Franklin, Tenn.-based Community Health Systems put the future of Lutheran Health Network in Fort Wayne, Ind., in doubt by failing to make necessary investments to improve the quality of care at LHN's hospitals, a group of physician advocates wrote in a recent op-ed in The Journal Gazette.

CHS became the second largest for-profit hospital operator in the U.S. by buying up smaller community hospitals. However, this strategy has left CHS "chasing its tail to pay down debt," wrote William Cast, MD, Matthew Sprunger, MD and J. Philip Tyndall, MD. The three physicians are founders of Northeast Indiana Citizens for Healthcare Excellence, a group focused on holding CHS accountable.  

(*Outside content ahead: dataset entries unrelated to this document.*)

Source: an optimization exercise on an open RTL-to-GDS flow (aim: small area and a short achievable clock period). Production flows keep margins and buffers that such runs may drop.
Where RTL was checked, it was by simulation tests only, not by an equivalence proof against the original.
No activity file was given, so power comes from the tool's default toggle rates.

==> inputs of 10-09 <==
## sata_link
module sata_link(
   trn_rsof_n, trn_reof_n, trn_rd, trn_rsrc_rdy_n,
   trn_tdst_rdy_n, trn_tdst_dsc_n, trn_csof_n, trn_ceof_n, trn_cd,
   trn_csrc_rdy_n, trn_csrc_dsc_n, txdata, txdatak,
   phyclk, host_rst, trn_rdst_rdy_n, trn_rdst_dsc_n, trn_tsof_n,
   trn_teof_n, trn_td, trn_tsrc_rdy_n, trn_tsrc_dsc_n, trn_cdst_rdy_n,
   trn_cdst_dsc_n, txdatak_pop, rxdata, rxdatak, linkup
   );
==> flow/config.mk <==
export PLATFORM = sky130hd
export DESIGN_NAME = sata_link
export DESIGN_NICKNAME = sata_link
export VERILOG_FILES = /design/flow/design.v
export SDC_FILE = /design/flow/constraint.sdc
export NUM_CORES = 4
export LEC_CHECK = 0
export CAP_MARGIN = 20
export CORE_MARGIN = 2
export CORE_UTILIZATION = 45
export CTS_CLUSTER_DIAMETER = 100
export CTS_CLUSTER_SIZE = 25
export PLACE_DENSITY = 0.6
export SETUP_SLACK_MARGIN = 3.4
export SLEW_MARGIN = 20
export TNS_END_PERCENT = 10
==> flow/constraint.sdc <==
create_clock -name core_clock -period 6.5 [get_ports {phyclk}]
set_input_delay 1.3000 -clock core_clock [delete_from_list [all_inputs] [get_ports {phyclk}]]
set_output_delay 1.3000 -clock core_clock [all_outputs]
set_load 0.01 [all_outputs]
standard.sh (not shown) runs the stock make flow with config.mk's settings and CLKGATE_MAP_FILE= SYNTH_SCRIPT=/design/flow/synth_recipe.tcl, a recipe that flattens the netlist after the stock synthesis.
==> flow/flow/run.sh <==
#!/bin/bash
# Layout flow: the standard ORFS flow (standard.sh, unchanged synthesis,
# floorplan, power grid, placement, CTS and routing) with two extra ORFS
# settings:
#  - port buffers are sky130_fd_sc_hd__buf_2 instead of the delay cell
#    buffer_ports picks by default (BUFFER_PORTS_ARGS);
#  - the resizer may change a cell's footprint (MATCH_CELL_FOOTPRINT=0), so
#    port buffers and gates on critical paths can be sized freely.
# The full output of the run goes to standard.log in the work folder.
set -euo pipefail
bash standard.sh \
  "BUFFER_PORTS_ARGS=-buffer_cell sky130_fd_sc_hd__buf_2" \
  MATCH_CELL_FOOTPRINT=0 \
  finish > standard.log 2>&1
==> 01-25: changes against 10-09 <==
--- a/flow/design.v
+++ b/flow/design.v
@@ -191,12 +191,119 @@
 		       crc_bit[7]  ^ crc_bit[6]  ^ crc_bit[1]  ^ crc_bit[0];
    assign new_bit[0] = crc_bit[31] ^ crc_bit[30] ^ crc_bit[29] ^
 		       crc_bit[28] ^ crc_bit[26] ^ crc_bit[25] ^
 		       crc_bit[24] ^ crc_bit[16] ^ crc_bit[12] ^
 		       crc_bit[10] ^ crc_bit[9]  ^ crc_bit[6]  ^ crc_bit[0];
 endmodule
+module crc_next_shared (
+   input  [31:0] crc,
+   input  [31:0] data_in,
+   output [31:0] new_bit
+   );
+   wire [31:0] b = data_in ^ crc;
+   wire t32 = b[9] ^ b[31];
+   wire t33 = b[24] ^ b[29];
+   wire t34 = b[10] ^ b[28];
+   wire t35 = b[27] ^ t32;
+   wire t36 = b[8] ^ b[30];
+   wire t37 = b[6] ^ b[7];
+   wire t38 = b[22] ^ b[25];
+   wire t39 = b[2] ^ b[14];
+   wire t40 = b[5] ^ b[21];
+   wire t41 = b[4] ^ b[20];
+   wire t42 = b[19] ^ b[26];
+   wire t43 = b[1] ^ b[17];
+   wire t44 = b[0] ^ b[16];
+   wire t45 = b[3] ^ b[15];
+   wire t46 = b[13] ^ b[18];
+   wire t47 = b[11] ^ t33;
+   wire t48 = b[12] ^ t36;
+   wire t49 = t37 ^ t39;
+   wire t50 = b[23] ^ t42;
+   wire t51 = b[7] ^ b[27];
+   wire t52 = b[8] ^ t45;
+   wire t53 = b[12] ^ t44;
+   wire t54 = b[31] ^ t34;
+   wire t55 = t33 ^ t34;
+   wire t56 = t40 ^ t41;
+   wire t57 = b[5] ^ t46;
+   wire t58 = b[4] ^ b[23];
+   wire t59 = b[24] ^ t43;
+   wire t60 = b[26] ^ b[28];
+   wire t61 = b[3] ^ t54;
+   wire t62 = b[3] ^ b[13];
+   wire t63 = b[1] ^ t56;
+   wire t64 = b[16] ^ t51;
+   wire t65 = b[2] ^ t40;
+   wire t66 = b[18] ^ b[19];
+   wire t67 = b[23] ^ t38;
+   wire t68 = b[6] ^ b[30];
+   wire t69 = b[17] ^ b[22];
+   wire t70 = b[14] ^ t35;
+   wire t71 = b[15] ^ t35;
+   wire t72 = b[1] ^ t57;
+   wire t73 = b[25] ^ t47;
+   wire t74 = b[11] ^ b[29];
+   wire t75 = b[26] ^ t55;
+   wire t76 = b[20] ^ t64;
+   wire t77 = b[24] ^ t38;
+   wire t78 = b[6] ^ t48;
+   wire t79 = b[7] ^ t52;
+   wire t80 = b[0] ^ t41;
+   wire t81 = t38 ^ t49;
+   wire t82 = t53 ^ t59;
+   wire t83 = t37 ^ t62;
+   wire t84 = t52 ^ t74;
+   wire t85 = t46 ^ t59;
+   wire t86 = t32 ^ t44;
+   wire t87 = b[2] ^ t66;
+   wire t88 = b[5] ^ b[28];
+   wire t89 = b[10] ^ t35;
+   wire t90 = b[0] ^ b[12];
+   wire t91 = b[9] ^ t58;
+   wire t92 = b[29] ^ t42;
+   wire t93 = b[18] ^ t50;
+   wire t94 = b[21] ^ t60;
+   wire t95 = t39 ^ t43;
+   wire t96 = t33 ^ t69;
+   wire t97 = b[31] ^ t87;
+   wire t98 = b[22] ^ t58;
+   wire t99 = t49 ^ t50;
+   assign new_bit[0] = (t75 ^ (t53 ^ (t68 ^ (b[25] ^ t32))));
+   assign new_bit[1] = ((((b[27] ^ b[28]) ^ t37) ^ (b[9] ^ (b[11] ^ b[13]))) ^ t82);
+   assign new_bit[2] = (t85 ^ (t86 ^ ((b[26] ^ t36) ^ t49)));
+   assign new_bit[3] = (t89 ^ (((b[25] ^ t66) ^ t95) ^ t79));
+   assign new_bit[4] = (((t45 ^ t80) ^ t73) ^ (t78 ^ t97));
+   assign new_bit[5] = (t63 ^ (t83 ^ ((b[0] ^ b[19]) ^ t55)));
+   assign new_bit[6] = (t81 ^ ((t36 ^ t74) ^ t63));
+   assign new_bit[7] = (t79 ^ ((t44 ^ t55) ^ (t65 ^ t67)));
+   assign new_bit[8] = (t61 ^ (t98 ^ (t90 ^ ((b[11] ^ b[8]) ^ t43))));
+   assign new_bit[9] = (t72 ^ (t91 ^ ((b[12] ^ b[2]) ^ t47)));
+   assign new_bit[10] = ((t86 ^ t92) ^ (t88 ^ (t39 ^ t62)));
+   assign new_bit[11] = (t82 ^ (((b[25] ^ t41) ^ (t45 ^ t60)) ^ t70));
+   assign new_bit[12] = ((t65 ^ (t90 ^ (b[4] ^ t68))) ^ (t71 ^ t85));
+   assign new_bit[13] = (((b[16] ^ b[19]) ^ t61) ^ (t72 ^ t81));
+   assign new_bit[14] = (t99 ^ ((b[17] ^ t41) ^ t84));
+   assign new_bit[15] = ((t48 ^ t56) ^ (t64 ^ (t45 ^ (b[9] ^ (b[18] ^ b[24])))));
+   assign new_bit[16] = (((b[4] ^ (b[0] ^ b[13])) ^ (t40 ^ t42)) ^ (t48 ^ t96));
+   assign new_bit[17] = (t72 ^ (((b[20] ^ t68) ^ t67) ^ t70));
+   assign new_bit[18] = (((b[24] ^ (b[15] ^ b[21])) ^ t54) ^ t99);
+   assign new_bit[19] = (t76 ^ (t52 ^ (t38 ^ t47)));
+   assign new_bit[20] = (((b[25] ^ (b[16] ^ b[17])) ^ t48) ^ (t91 ^ t94));
+   assign new_bit[21] = (t89 ^ (t96 ^ (b[26] ^ t57)));
+   assign new_bit[22] = (t93 ^ ((t47 ^ t53) ^ t70));
+   assign new_bit[23] = (t71 ^ (t92 ^ ((b[6] ^ (b[13] ^ b[20])) ^ (t43 ^ t44))));
+   assign new_bit[24] = (t76 ^ (t95 ^ (t34 ^ (b[30] ^ (b[18] ^ b[21])))));
+   assign new_bit[25] = (t97 ^ (((b[21] ^ b[28]) ^ t69) ^ t84));
+   assign new_bit[26] = ((t61 ^ t93) ^ (t80 ^ (b[6] ^ t77)));
+   assign new_bit[27] = (t73 ^ ((t51 ^ t50) ^ t63));
+   assign new_bit[28] = (t78 ^ (t77 ^ (((b[20] ^ b[27]) ^ t60) ^ t65)));
+   assign new_bit[29] = ((t67 ^ t83) ^ (t94 ^ (b[29] ^ t35)));
+   assign new_bit[30] = (t75 ^ (t98 ^ (t51 ^ (b[14] ^ t36))));
+   assign new_bit[31] = (t73 ^ ((t88 ^ (b[23] ^ t36)) ^ t71));
+endmodule
 module scrambler_next (
    input  [15:0] now,
    output [31:0] next
    );
    assign        next[31] = now[12] ^ now[10] ^ now[7] ^ now[3] ^ now[1] ^ now[0];
    assign        next[30] = now[15] ^ now[14] ^ now[12] ^ now[11] ^ now[9] ^ now[6]    ^  now[3]  ^ now[2]  ^ now[0];
@@ -728,13 +835,13 @@
    assign trn_rd         = trn_rd_q;
    assign trn_rsrc_rdy_n = rsrc_rdy_n;
    assign trn_rsof_n     = rsof_n;
    assign trn_reof_n     = reof_n;
    reg  [31:0] rcrc;
    wire [31:0] rcrc_next;
-   crc_next rx_crc (.crc(rcrc), .data_in(r_wr_di), .new_bit(rcrc_next));
+   crc_next_shared rx_crc (.crc(rcrc), .data_in(r_wr_di), .new_bit(rcrc_next));
    always @(posedge phyclk)
      if (cs_sof)
        rcrc <= 32'h52325032;
      else if (r_wr_en && ~r_wr_sof && ~r_wr_eof)
        rcrc <= rcrc_next;
    reg cs2link_crc_ok, cs2link_crc_rdy;
@@ -747,13 +854,14 @@
      else if (cs_sof)
        begin
           cs2link_crc_ok  <= 1'b0;
           cs2link_crc_rdy <= 1'b0;
        end
    reg  afull_q;                        
-   assign trn_tdst_rdy_n = trn_tsrc_rdy_n | afull_q;
+   reg  afull_nq;                       
+   assign trn_tdst_rdy_n = trn_tsrc_rdy_n | ~afull_nq;
    wire trn_xfer = ~trn_tsrc_rdy_n & ~afull_q;
    reg         txcs_rst;
    wire        tx_rst = txcs_rst || tx_sync;
    reg  [15:0] tscr;
    wire [31:0] tscr_out;
    scrambler_next tx_scr (.now(tscr), .next(tscr_out));
@@ -776,12 +884,13 @@
         eof_reg   <= trn_xfer && ~trn_teof_n;
         eof_reg_d <= eof_reg;
      end
    reg [31:0] wr_di;
    reg        wr_sof, wr_eof, wr_en;
    reg [31:0] wr_di_n;
+   wire [31:0] wr_src = trn_xfer ? trn_td : tcrc;
    reg        wr_sof_n, wr_eof_n, wr_en_n, txcs_rst_n;
    always @(*)
      begin
         wr_di_n    = wr_di;
         wr_sof_n   = wr_sof;
         wr_eof_n   = wr_eof;
@@ -789,20 +898,20 @@
         txcs_rst_n = 1'b0;
         if (host_rst)
           txcs_rst_n = 1'b1;
         else if (trn_xfer)
           begin
              wr_en_n  = 1'b1;
-             wr_di_n  = tscr_out ^ trn_td;
+             wr_di_n  = tscr_out ^ wr_src;
              wr_sof_n = ~trn_tsof_n;
              wr_eof_n = ~trn_teof_n;
           end
         else if (eof_reg_d)
           begin
              wr_en_n    = 1'b1;
-             wr_di_n    = tscr_out ^ tcrc;
+             wr_di_n    = tscr_out ^ wr_src;
              txcs_rst_n = 1'b1;
           end
      end
    always @(posedge phyclk)
      begin
         wr_di    <= wr_di_n;
@@ -844,19 +953,23 @@
    wire t_rst = host_rst | trn_tfifo_rst;
    wire t_inc = wr_en & ~rd_en & ~t_full;
    wire t_dec = ~wr_en & rd_en & ~t_empty;
    wire [3:0] tcnt_a = t_inc ? tcnt + 4'd1 : t_dec ? tcnt - 4'd1 : tcnt;
    wire [3:0] tcnt_n = t_rst ? 4'hf : tcnt_a;
    reg  [3:0]  tcnt_m1;         
-   wire hdec = wr_en ? (rd_en | t_full) : (rd_en & ~t_empty);
-   wire hwr  = wr_en & (rd_en ? tcnt == 4'h0 : t_empty);
+   reg         hdec;            
+   reg         hwr;             
    wire [3:0]  hidx = hdec ? tcnt_m1 : tcnt;
    wire [33:0] head_a = hwr ? {wr_eof, wr_sof, wr_di} : tmem[hidx];
    wire [33:0] head_r = wr_en ? tmem[14] : tmem[15];
    wire [33:0] head_n = t_rst ? head_r : head_a;
    wire rd_en_n = (~ns_k & ~as_n & ~pi_n) | di_n;
+   wire full_n  = tcnt_n == 4'he;
+   wire empty_n = tcnt_n == 4'hf;
+   wire hdec_n  = wr_en_n ? (rd_en_n | full_n) : (rd_en_n & ~empty_n);
+   wire hwr_n   = wr_en_n & (rd_en_n ? tcnt_n == 4'h0 : empty_n);
    always @(posedge phyclk)
      if (wr_en)
        begin : tshift
           integer i;
           for (i = 15; i > 0; i = i - 1)
             tmem[i] <= tmem[i-1];
@@ -864,16 +977,19 @@
        end
    always @(posedge phyclk)
      begin
         tcnt    <= tcnt_n;
         rd_en   <= rd_en_n;
         tcnt_m1 <= tcnt_n - 4'd1;
+        hdec    <= hdec_n;
+        hwr     <= hwr_n;
         t_empty <= tcnt_n == 4'hf;
         t_low   <= tcnt_n == 4'hf || tcnt_n == 4'h0 || tcnt_n == 4'h1;
         t_full  <= tcnt_n == 4'he;
         afull_q <= tcnt_n == 4'hc || tcnt_n == 4'hd || tcnt_n == 4'he;
+        afull_nq <= ~(tcnt_n == 4'hc || tcnt_n == 4'hd || tcnt_n == 4'he);
         rd_sof  <= head_n[32];
         rd_eof  <= head_n[33];
      end
    wire [31:0] dat_n = eofr_n ? wr_di_n : head_n[31:0];
    reg  [31:0] txdata_n;
    reg         txdatak_n;
==> flow/flow/run.sh (replaced) <==
#!/bin/bash
# Layout flow: the standard ORFS flow (standard.sh: unchanged synthesis,
# floorplan, power grid, placement, CTS and routing) with three extra ORFS
# settings:
#  - port buffers are sky130_fd_sc_hd__buf_2 instead of the delay cell
#    buffer_ports picks by default (BUFFER_PORTS_ARGS);
#  - the resizer may change a cell's footprint (MATCH_CELL_FOOTPRINT=0), so
#    port buffers and gates on critical paths can be sized freely;
#  - CTS clusters up to 25 sinks within 100 um and adds no dummy loads
#    (CTS_ARGS; the other arguments are the ones cts.tcl uses by default).
# The full output of the run goes to standard.log in the work folder.
set -euo pipefail
bash standard.sh \
  "BUFFER_PORTS_ARGS=-buffer_cell sky130_fd_sc_hd__buf_2" \
  MATCH_CELL_FOOTPRINT=0 \
  "CTS_ARGS=-sink_clustering_enable -repair_clock_nets -sink_clustering_size 25 -sink_clustering_max_diameter 100 -dont_use_dummy_load" \
  finish > standard.log 2>&1
- CORE_UTILIZATION: 45 -> 55
- PLACE_DENSITY: 0.6 -> 0.65
- SETUP_SLACK_MARGIN: 3.4 -> 3.6
==> summary of the runs <==
First-iteration DRC count: 10-09 is lower than 01-25 (about 10%).
In 10-09 the maximum frequency is smaller than in 01-25, by about 3.6%.
In 10-09 the combinational power is higher than in 01-25, by 28%.
In design area, 01-25 and 10-09 hardly differ.
In sequential power, 10-09 and 01-25 hardly differ.
Clock skew: 01-25 is lower than 10-09 (14 ps).
In 01-25 the power is lower than in 10-09, by about 10%.
Only the layout flow was run in 01-25; the RTL was not checked for function there.

## re-timing with driven ports
No port has a modelled driver above. Below, the same layouts with a new extraction and two added sets of constraints. Step 1, drivers: a clkbuf_16 drives phyclk and a buf_2 each remaining input, both assumed. Step 2 moves the port delays by t, midway between the first and last clock arrival at a register: inputs arrive t later, outputs are due t later. That takes back most of the time a late clock gives input paths. Slacks: no drivers / after step 1 / after step 2; pairs: no drivers / after step 1.
run | t (ns) | setup slack, ns | hold slack, ns | worst data-port slew with drivers (ns) | pins driven straight from the clock port
10-09 | 0.789 | 3.294 / 3.253 / 2.537 | 0.325 / 0.325 / 0.325 | 0.11 | 1
01-25 | 0.745 | 3.408 / 3.423 / 2.723 | 0.300 / 0.300 / 0.300 | 0.10 | 1
After both steps setup and hold are still met in every run listed. For 10-09, which loses most, drivers alone change the setup slack by -0.041 ns; drivers and shift together by -0.757 ns.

The physicians say LHN's hospitals are in dire need of upgrades. CHS has promised to invest $500 million in the facilities over the next six years, but the physicians argue that isn't enough. "CHS would need to invest nearly $800 million to correct its missteps and return LHN to form," the physicians wrote. 

The physicians also expressed doubt about whether the promised investment would come to fruition. "We can only judge CHS by its actions, not its words," they wrote. "Be not comforted by promises that are followed by no action — and know that CHS' pain will undoubtedly become our pain, too."

Tensions have flared between physicians in Northeast Indiana and CHS since May, when CHS rejected a buyout offer from a group of LHN physicians. Shortly after CHS rejected the physician group's takeover bid, the hospital operator fired two Lutheran Health Network executives: CEO Brian Bauer and CMO Geoff Randolph, MD. Lutheran Hospital CMO Matthew Sutter, MD, resigned in June.

There was a leadership exodus at LHN in July, as Steven Orlow, MD, the system's CMIO, resigned, Chuck Surack and Tom Kelly stepped down from the advisory boards of LHN and Lutheran Hospital, three physician executives — LHN Medical Staff President James Cameron, MD, Lutheran Hospital President-elect Matt Carr, MD, and Lutheran Hospital Medical Staff Vice President Marlene Bultemeyer, MD — left their positions and two physicians resigned from the board of Dupont Hospital, which is part of LHN.

In an earnings call last week, CHS chairman of the board and CEO Wayne T. Smith said Fort Wayne is a "strong market" in the company's portfolio and LHN is a "great healthcare system."

"We're working on strategic ways to grow market share and we continue to see good opportunity to expand access points in health services. The Lutheran team has a long history of delivering quality care for their patients in the community. We continue to focus on quality improvements, patient experience and physician relationships," said Mr. Smith.

CHS ended the second quarter of 2017 with a net loss of $137 million on revenues of $4.14 billion. That's compared to the same period of 2016 when CHS reported a net loss of $1.43 billion on revenues of $4.59 billion.